● WHAT IS BEING ASKED
Below is a listing; repeat exactly the lines from the one containing "buf_4 | 1 | 42 |" to the one containing "after detailed placement", both included.

● STUDY MATERIAL
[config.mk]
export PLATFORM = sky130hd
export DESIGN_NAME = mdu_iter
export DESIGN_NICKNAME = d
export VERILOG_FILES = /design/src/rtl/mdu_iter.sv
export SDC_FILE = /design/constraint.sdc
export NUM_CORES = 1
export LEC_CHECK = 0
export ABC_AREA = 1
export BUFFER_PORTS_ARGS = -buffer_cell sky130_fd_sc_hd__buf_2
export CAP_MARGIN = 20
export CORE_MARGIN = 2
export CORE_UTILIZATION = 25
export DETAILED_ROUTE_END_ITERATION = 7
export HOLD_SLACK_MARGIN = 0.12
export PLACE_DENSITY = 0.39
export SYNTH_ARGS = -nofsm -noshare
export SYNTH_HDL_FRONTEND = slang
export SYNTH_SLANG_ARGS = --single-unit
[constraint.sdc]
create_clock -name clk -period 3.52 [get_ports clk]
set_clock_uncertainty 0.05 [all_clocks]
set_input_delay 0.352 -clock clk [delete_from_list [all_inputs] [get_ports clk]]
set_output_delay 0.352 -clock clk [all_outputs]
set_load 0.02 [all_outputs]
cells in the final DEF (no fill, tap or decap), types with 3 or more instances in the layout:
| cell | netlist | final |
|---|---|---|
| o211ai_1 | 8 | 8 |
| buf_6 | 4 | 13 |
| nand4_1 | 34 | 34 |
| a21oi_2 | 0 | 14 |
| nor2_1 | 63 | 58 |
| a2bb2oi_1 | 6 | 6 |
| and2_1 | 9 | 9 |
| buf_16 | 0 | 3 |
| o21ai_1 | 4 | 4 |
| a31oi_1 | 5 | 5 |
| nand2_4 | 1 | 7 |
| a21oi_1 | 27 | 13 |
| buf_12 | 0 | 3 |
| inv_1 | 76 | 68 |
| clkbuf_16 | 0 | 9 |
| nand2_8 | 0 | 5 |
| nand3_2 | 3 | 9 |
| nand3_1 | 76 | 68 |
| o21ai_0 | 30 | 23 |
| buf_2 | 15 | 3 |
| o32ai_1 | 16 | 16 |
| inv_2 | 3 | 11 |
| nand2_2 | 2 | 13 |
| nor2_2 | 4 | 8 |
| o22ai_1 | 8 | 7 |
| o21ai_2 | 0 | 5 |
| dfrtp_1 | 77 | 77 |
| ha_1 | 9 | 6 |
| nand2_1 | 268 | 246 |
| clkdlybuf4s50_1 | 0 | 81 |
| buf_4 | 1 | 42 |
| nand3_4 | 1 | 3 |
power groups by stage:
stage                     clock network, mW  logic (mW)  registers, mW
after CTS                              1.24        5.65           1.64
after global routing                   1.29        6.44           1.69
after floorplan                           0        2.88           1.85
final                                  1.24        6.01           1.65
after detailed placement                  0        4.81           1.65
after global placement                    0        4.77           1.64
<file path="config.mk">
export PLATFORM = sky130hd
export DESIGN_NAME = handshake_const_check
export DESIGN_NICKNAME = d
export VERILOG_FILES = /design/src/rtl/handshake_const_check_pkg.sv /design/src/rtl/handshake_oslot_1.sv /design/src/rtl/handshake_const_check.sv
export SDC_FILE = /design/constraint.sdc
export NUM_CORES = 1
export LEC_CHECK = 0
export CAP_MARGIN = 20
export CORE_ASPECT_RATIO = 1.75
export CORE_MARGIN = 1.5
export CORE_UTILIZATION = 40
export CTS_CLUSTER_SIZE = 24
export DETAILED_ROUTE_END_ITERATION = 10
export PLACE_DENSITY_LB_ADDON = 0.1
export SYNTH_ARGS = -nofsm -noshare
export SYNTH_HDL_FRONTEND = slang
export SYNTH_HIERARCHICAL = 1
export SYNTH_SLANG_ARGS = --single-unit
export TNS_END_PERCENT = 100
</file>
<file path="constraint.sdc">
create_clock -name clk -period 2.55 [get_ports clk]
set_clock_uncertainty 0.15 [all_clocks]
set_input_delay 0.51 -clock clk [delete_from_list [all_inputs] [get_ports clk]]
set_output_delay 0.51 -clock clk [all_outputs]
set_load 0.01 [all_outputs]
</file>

● SOLVED PROBLEM
| buf_4 | 1 | 42 |
| nand3_4 | 1 | 3 |
power groups by stage:
stage                     clock network, mW  logic (mW)  registers, mW
after CTS                              1.24        5.65           1.64
after global routing                   1.29        6.44           1.69
after floorplan                           0        2.88           1.85
final                                  1.24        6.01           1.65
after detailed placement                  0        4.81           1.65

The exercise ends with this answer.